M. de Tocqueville décrit en perfection cette société qui n’avait jamais fait ses affaires elle-même, conduite par la main de son gouvernement à la nécessité de faire elle-même la plus grande de toutes les affaires, celle de se donner une législation civile et une législation politique, celle de se constituer et de constituer un gouvernement. Elle trouvait pour cela un instrument tout fait, la centralisation. Elle n’eut qu’à s’en saisir, et c’était en effet un engin merveilleux pour tout créer, tout, — excepté la liberté peut-être. C’est par la centralisation que quiconque prend Paris, quel qu’il soit, eût-il nom Blücher, prend la France. C’est par elle, c’est grâce aux mœurs et aux caractères qu’elle produit ou qu’elle entretient, cette centralisation, œuvre finale de l’histoire de la France, qu’un profond politique[1] a pu dire de la révolution, même à une de ses bonnes époques, qu’elle avait fait la France libre par les lois, esclave par l’administration. M. de Tocqueville amende judicieusement le second point, et prouve que la révolution n’a fait en cela que laisser la France comme elle l’avait trouvée.

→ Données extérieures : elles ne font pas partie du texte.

**config.mk**
```make
export PLATFORM = sky130hd
export DESIGN_NAME = sad_best_subpel
export DESIGN_NICKNAME = d
export VERILOG_FILES = /design/src/rtl/sad_pkg.sv /design/src/rtl/sad6_line_sum.sv /design/src/rtl/sad_best_subpel.sv
export SDC_FILE = /design/constraint.sdc
export NUM_CORES = 2
export LEC_CHECK = 0
export ABC_AREA = 1
export CAP_MARGIN = 20
export CORE_AREA = 8 8 468 470
export CTS_CLUSTER_DIAMETER = 200
export CTS_CLUSTER_SIZE = 10
export DETAILED_ROUTE_END_ITERATION = 6
export DIE_AREA = 0 0 476 478
export RECOVER_POWER = 100
export SLEW_MARGIN = 20
export SYNTH_ARGS = -nofsm -noshare
export SYNTH_HDL_FRONTEND = slang
export SYNTH_HIERARCHICAL = 1
export SYNTH_SLANG_ARGS = --single-unit
```
**constraint.sdc**
```tcl
create_clock -name clk -period 4.39 [get_ports clk]
set_input_delay 0.6585 -clock clk [delete_from_list [all_inputs] [get_ports clk]]
set_output_delay 0.6585 -clock clk [all_outputs]
set_load 0.01 [all_outputs]
```
**src/rtl/sad_pkg.sv**
```systemverilog
// Shared constants and types for the sub-pel SAD accumulate-and-search stage.
// Candidate index is 5*row + col over the 5x5 half/quarter-pel grid.
package sad_pkg;

   localparam int NCAND        = 25;
   localparam int PIX_PER_LINE = 6;
   localparam int DIFF_W       = 8;
   localparam int LINE_SUM_W   = 11;
   localparam int IDX_W        = 5;

   localparam int ROW_UH = 0;
   localparam int ROW_UQ = 1;
   localparam int ROW_M  = 2;
   localparam int ROW_LQ = 3;
   localparam int ROW_LH = 4;

   localparam int COL_H = 0;
   localparam int COL_Q = 1;
   localparam int COL_F = 2;
   localparam int COL_R = 3;
   localparam int COL_I = 4;

   localparam int CENTRE_IDX = 5 * ROW_M + COL_F;

   typedef enum logic [1:0] {
      ST_ACCUM  = 2'd0,
      ST_SEARCH = 2'd1,
      ST_HOLD   = 2'd2
   } state_t;

endpackage

```
**src/rtl/sad6_line_sum.sv**
```systemverilog
// Combinational adder tree summing the six 8-bit absolute differences of
// one candidate on one line.
module sad6_line_sum
   import sad_pkg::*;
(
   input  logic [PIX_PER_LINE*DIFF_W-1:0] diff,
   output logic [LINE_SUM_W-1:0]          sum
);

   logic [DIFF_W:0]   pair0;
   logic [DIFF_W:0]   pair1;
   logic [DIFF_W:0]   pair2;
   logic [DIFF_W+1:0] quad;

   assign pair0 = {1'b0, diff[7:0]}   + {1'b0, diff[15:8]};
   assign pair1 = {1'b0, diff[23:16]} + {1'b0, diff[31:24]};
   assign pair2 = {1'b0, diff[39:32]} + {1'b0, diff[47:40]};
   assign quad  = {1'b0, pair0} + {1'b0, pair1};
   assign sum   = {1'b0, quad} + {2'b00, pair2};

endmodule

```
**src/rtl/sad_best_subpel.sv**
```systemverilog
// Accumulates 25 candidate SADs over LINES rows, then scans them serially
// (one per cycle) for the minimum, biased so the centre full-pel wins ties.
module sad_best_subpel
   import sad_pkg::*;
#(
   parameter int LINES = 6,
   parameter int ACC_W = 14
)(
   input  logic                  clk,
   input  logic                  rst_n,
   input  logic                  in_valid,
   output logic                  in_ready,
   input  logic [1199:0]         in_diff,
   output logic                  out_valid,
   input  logic                  out_ready,
   output logic [IDX_W-1:0]      best_idx,
   output logic [ACC_W-1:0]      best_sad
);

   localparam int RC_W = (LINES > 1) ? $clog2(LINES) : 1;
   localparam int LINE_W = PIX_PER_LINE * DIFF_W;

   state_t                state;
   logic [RC_W-1:0]       row_cnt;
   logic [IDX_W-1:0]      k;
   logic [LINE_SUM_W-1:0] line_sum [NCAND];
   logic [ACC_W-1:0]      acc      [NCAND];
   logic [ACC_W-1:0]      acc_next [NCAND];
   logic [ACC_W-1:0]      scan_acc;
   logic                  accept;
   logic                  last_line;

   for (genvar c = 0; c < NCAND; c++) begin : g_line_sum
      sad6_line_sum u_sum (
         .diff (in_diff[LINE_W*c +: LINE_W]),
         .sum  (line_sum[c])
      );
   end

   // Row 0 of a block reloads rather than adds, so no explicit clear is needed between blocks.
   always_comb begin
      for (int c = 0; c < NCAND; c++) begin
         acc_next[c] = ((row_cnt == '0) ? '0 : acc[c]) + ACC_W'(line_sum[c]);
      end
   end

   assign accept    = in_ready & in_valid;
   assign last_line = (row_cnt == RC_W'(LINES - 1));
   assign scan_acc  = acc[k];

   always_ff @(posedge clk or negedge rst_n) begin
      if (!rst_n) begin
         for (int c = 0; c < NCAND; c++) acc[c] <= '0;
      end else if (accept) begin
         for (int c = 0; c < NCAND; c++) acc[c] <= acc_next[c];
      end
   end

   // Best is seeded with the centre using its final sum, so the scan only replaces it on a strict improvement.
   always_ff @(posedge clk or negedge rst_n) begin
      if (!rst_n) begin
         state     <= ST_ACCUM;
         in_ready  <= 1'b1;
         out_valid <= 1'b0;
         best_idx  <= '0;
         best_sad  <= '0;
         row_cnt   <= '0;
         k         <= '0;
      end else begin
         case (state)
            ST_ACCUM: begin
               if (accept) begin
                  if (last_line) begin
                     row_cnt  <= '0;
                     state    <= ST_SEARCH;
                     in_ready <= 1'b0;
                     best_idx <= IDX_W'(CENTRE_IDX);
                     best_sad <= acc_next[CENTRE_IDX];
                     k        <= '0;
                  end else begin
                     row_cnt <= row_cnt + RC_W'(1);
                  end
               end
            end
            ST_SEARCH: begin
               if (scan_acc < best_sad) begin
                  best_idx <= k;
                  best_sad <= scan_acc;
               end
               if (k == IDX_W'(NCAND - 1)) begin
                  k         <= '0;
                  state     <= ST_HOLD;
                  out_valid <= 1'b1;
               end else begin
                  k <= k + IDX_W'(1);
               end
            end
            ST_HOLD: begin
               if (out_ready) begin
                  state     <= ST_ACCUM;
                  out_valid <= 1'b0;
                  in_ready  <= 1'b1;
               end
            end
            default: begin
               state     <= ST_ACCUM;
               in_ready  <= 1'b1;
               out_valid <= 1'b0;
            end
         endcase
      end
   end

endmodule

```
==> flow_summary.toml <==
[yosys]
synthAdderAreaFrac_pct = 35.4
synth_xor_area_share_pct = 3.76
synth_compound_area_share_pct = 11.1
synth_nets = 11300
synth-edff-count = 0
ys_async_sr_fraction_pct = 100
ys_warn_count = 6
yosys-mux-area-fraction_pct = 0
ys_ff_latch = 381
synth_top_family_by_area = "adder cells"
syn_area_per_cell_um2 = 7.30
yosysUniqueCellTypes = 55
synthesis.area_um2 = 64000
netlist_instances = 8762
yosysSeqAreaShare_pct = 14.9
synth_ff_type = "dfrtp_1"
synthSimpleGateAreaFrac_pct = 17.1

[detailed_routing]
drc = 0
vias_per_cell = 4.52
num_vias = 61500
first_pass_iters = 6
drt_iter0_drc = 2783
wl_mm = 252
ant_nets = 0
wire_per_inst_um = 18.5

[global_routing]
globalRouteTotalUtil_pct = 21.0
grt_start_max_net_pins = 225
grt-ovfl-total = 0
antenna_found_initial = 46
grt_pass1_vias = 64600
grt_first_pass_wirelength_mm = 373

[cells_and_area]
final_core_util_pct = 46.3
layout.nets = 13300
area_growth_pct = 52.8
layout_commonest_cell = "inv_1"
layout_common_cells = "inv_1, nand2_1, inv_2, buf_4, fa_1"
nFillCells = 20600
multi_input_area_um2 = 52400
seq_area_um2 = 9540
final_layout_size_suffix_gt1_share_pct = 31.4

[critical_path]
cp.arrival_ns = 4.81
critPathKind = "input port to flop"
crit_fanout = 3
startpoint_type = "input port"
critPathRequiredTime_ns = 4.85
cp-end-kind = "flop"

[sta]
maxClockFrequency_mhz = 229
skew_ns = 0.0413
relSlewSlack_pct = -61.9
worst_pin_slew_ns = 2.43
timing.final.crit_share_pct = 99.3
hold_violations = 0
maxSlewViolCount = 143
grt_setup_unrepaired = "yes"
period_needed_ns = 4.36
setup_viol_count_final = 0

[die]
initial_core_util_pct = 30.3
rows = 169
die_area_um2 = 228000
io-pin-count = 1225
die_w_um = 476
fp.dieH_um = 478
coreArea_um2 = 211000

[flow_run]
drv_cap = 2

[cts]
clock-sinks = 381
clk_pin_slew_ns = 0.06
insertion_delay_ns = 0.61
h-tree-depth = 2
cts_hold_buf = 0
clockBufferDepth = 3
cts_inserted_buffers = 44
cts-root-buf = "clkbuf_16"
cts_tree = "done"

[outcome]
violations = "max-capacitance violations, max-slew violations"
status = "complete, but fails checks"

[hold_path]
hold_path_class = "flop to flop"

[place]
port-buffer-count = 1224
dp_hpwl_mm = 210
gp_congestion = 0.959
[src/rtl/pipe_ctrl_prio_msb.sv]
// Highest-set-bit finder: index of the most significant request plus a valid flag.
module prio_msb #(
    parameter int W  = 5,
    parameter int IW = (W > 1) ? $clog2(W) : 1
) (
    input  logic [W-1:0]  req_i,
    output logic [IW-1:0] idx_o,
    output logic          vld_o
);

    always_comb begin
        idx_o = '0;
        vld_o = 1'b0;
        for (int k = 0; k < W; k++) begin
            if (req_i[k]) begin
                idx_o = IW'(k);
                vld_o = 1'b1;
            end
        end
    end

endmodule

[src/rtl/pipe_ctrl.sv]
// Pipeline stall/flush sequencer with PC redirect handshake and saturating event counters.
// Optional stall watchdog (wdog_timeout output) is built only when PIPE_CTRL_WDOG_EN is defined.
module pipe_ctrl
    import pipe_pkg::*;
#(
    parameter int NSTAGE     = NSTAGE_DEF,
    parameter int ADDR_W     = ADDR_W_DEF,
    parameter int CNT_W      = 32
`ifdef PIPE_CTRL_WDOG_EN
   ,parameter int WDOG_LIMIT = 1024
`endif
) (
    input  logic                     clk,
    input  logic                     rst,
    input  logic [NSTAGE-1:0]        stall_req,
    input  logic [NSTAGE-1:0]        flush_req,
    input  logic [NSTAGE*ADDR_W-1:0] flush_target,
    input  logic                     redir_ready,
    output logic [NSTAGE-1:0]        stall,
    output logic [NSTAGE-1:0]        flush,
    output logic                     redir_valid,
    output logic [ADDR_W-1:0]        redir_pc,
    output logic [CNT_W-1:0]         stall_cnt,
    output logic [CNT_W-1:0]         flush_cnt
`ifdef PIPE_CTRL_WDOG_EN
   ,output logic                     wdog_timeout
`endif
);

    localparam int IW = (NSTAGE > 1) ? $clog2(NSTAGE) : 1;

    ctrl_state_t         state_q;
    logic                redir_valid_q;
    logic [ADDR_W-1:0]   redir_pc_q;
    logic [CNT_W-1:0]    stall_cnt_q, stall_cnt_d;
    logic [CNT_W-1:0]    flush_cnt_q, flush_cnt_d;

    logic [NSTAGE-1:0]   blocked;
    logic [NSTAGE-1:0]   flush_eff;
    logic [IW-1:0]       s_idx, f_idx;
    logic                s_vld, f_vld;
    logic                stall_evt;
    logic [ADDR_W-1:0]   tgt;
    logic [NSTAGE-1:0]   stall_c, flush_c;

    // A flush source is blocked while it or any older stage is stalled.
    always_comb begin
        logic acc;
        acc     = 1'b0;
        blocked = '0;
        for (int k = NSTAGE - 1; k >= 0; k--) begin
            acc        = acc | stall_req[k];
            blocked[k] = acc;
        end
    end

    assign flush_eff = flush_req & ~blocked;

    prio_msb #(.W(NSTAGE), .IW(IW)) u_stall_prio (
        .req_i (stall_req),
        .idx_o (s_idx),
        .vld_o (s_vld)
    );

    prio_msb #(.W(NSTAGE), .IW(IW)) u_flush_prio (
        .req_i (flush_eff),
        .idx_o (f_idx),
        .vld_o (f_vld)
    );

    assign stall_evt = s_vld & ~f_vld;
    assign tgt       = flush_target[int'(f_idx)*ADDR_W +: ADDR_W];

    always_comb begin
        stall_c = '0;
        flush_c = '0;
        if (f_vld) begin
            for (int k = 0; k < NSTAGE; k++)
                flush_c[k] = (k < int'(f_idx));
        end else if (s_vld) begin
            for (int k = 0; k < NSTAGE; k++) begin
                stall_c[k] = (k <= int'(s_idx));
                flush_c[k] = (k == int'(s_idx) + 1);
            end
        end
        if (state_q == REDIR) begin
            stall_c[STG_IF] = 1'b1;
            flush_c[STG_IF] = 1'b1;
        end
    end

    // Combinational controls are forced quiet while reset is held.
    assign stall = rst ? stall_c : '0;
    assign flush = rst ? flush_c : '0;

    assign stall_cnt_d = (stall_evt && stall_cnt_q != '1) ? stall_cnt_q + 1'b1 : stall_cnt_q;
    assign flush_cnt_d = (f_vld && flush_cnt_q != '1) ? flush_cnt_q + 1'b1 : flush_cnt_q;

    always_ff @(posedge clk or negedge rst) begin
        if (!rst) begin
            state_q       <= RUN;
            redir_valid_q <= 1'b0;
            redir_pc_q    <= '0;
            stall_cnt_q   <= '0;
            flush_cnt_q   <= '0;
        end else begin
            stall_cnt_q <= stall_cnt_d;
            flush_cnt_q <= flush_cnt_d;
            case (state_q)
                RUN: begin
                    if (f_vld) begin
                        redir_pc_q    <= tgt;
                        redir_valid_q <= 1'b1;
                        state_q       <= REDIR;
                    end
                end
                REDIR: begin
                    if (f_vld) begin
                        redir_pc_q    <= tgt;
                        redir_valid_q <= 1'b1;
                    end else if (redir_ready) begin
                        redir_valid_q <= 1'b0;
                        state_q       <= RUN;
                    end
                end
                default: begin
                    redir_valid_q <= 1'b0;
                    state_q       <= RUN;
                end
            endcase
        end
    end

    assign redir_valid = redir_valid_q;
    assign redir_pc    = redir_pc_q;
    assign stall_cnt   = stall_cnt_q;
    assign flush_cnt   = flush_cnt_q;

`ifdef PIPE_CTRL_WDOG_EN
    localparam int WD_W = $clog2(WDOG_LIMIT + 1);

    logic [WD_W-1:0] wd_cnt_q;
    logic            wdog_q;

    // Consecutive effective-stall counter; the timeout flag is sticky until reset.
    always_ff @(posedge clk or negedge rst) begin
        if (!rst) begin
            wd_cnt_q <= '0;
            wdog_q   <= 1'b0;
        end else begin
            if (!stall_evt)
                wd_cnt_q <= '0;
            else if (wd_cnt_q != WD_W'(WDOG_LIMIT))
                wd_cnt_q <= wd_cnt_q + 1'b1;
            if (stall_evt && wd_cnt_q == WD_W'(WDOG_LIMIT - 1))
                wdog_q <= 1'b1;
        end
    end

    assign wdog_timeout = wdog_q;
`endif

endmodule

On entrevoit des conséquences innombrables. Laissons-les entrevoir, et attendons pour les mettre en pleine lumière que l’éminent publiciste nous les montre dans la clarté de son noble esprit. Nous avons un peu anticipé sur l’ouvrage qui lui reste à faire, et qu’il promet à notre impatience, car il a réservé la révolution et n’a encore traité que de l’ancien régime. Il l’a présenté sous un aspect nouveau, mais vrai, et qui n’avait eu jamais autant besoin d’être connu. C’était le moment de désabuser à toujours les esprits de ces illusions rétrospectives qui par lassitude et découragement les reportent quelquefois vers le passé et le leur retracent sous un jour mensonger. Il importait de leur apprendre une fois pour toutes par quelle lente décadence, par quels maux invétérés l’édifice du passé avait dû périr, et non par une brusque fantaisie d’une nation mobile et trompée. Il était bon à tout le monde de savoir que bien des vices du temps viennent de loin, et qu’au lieu d’être nouveaux, ils ont pour cause l’impuissance où s’est trouvée la révolution d’innover en tout. Enfin il fallait sur toutes choses répéter l’éternelle leçon qui montre la question morale au fond de la question politique. Événemens et lois, institutions et révolutions, tout cela est peu, et bientôt tout cela n’est rien, si les nations n’ont le cœur au niveau

  1. M. Royer-Collard.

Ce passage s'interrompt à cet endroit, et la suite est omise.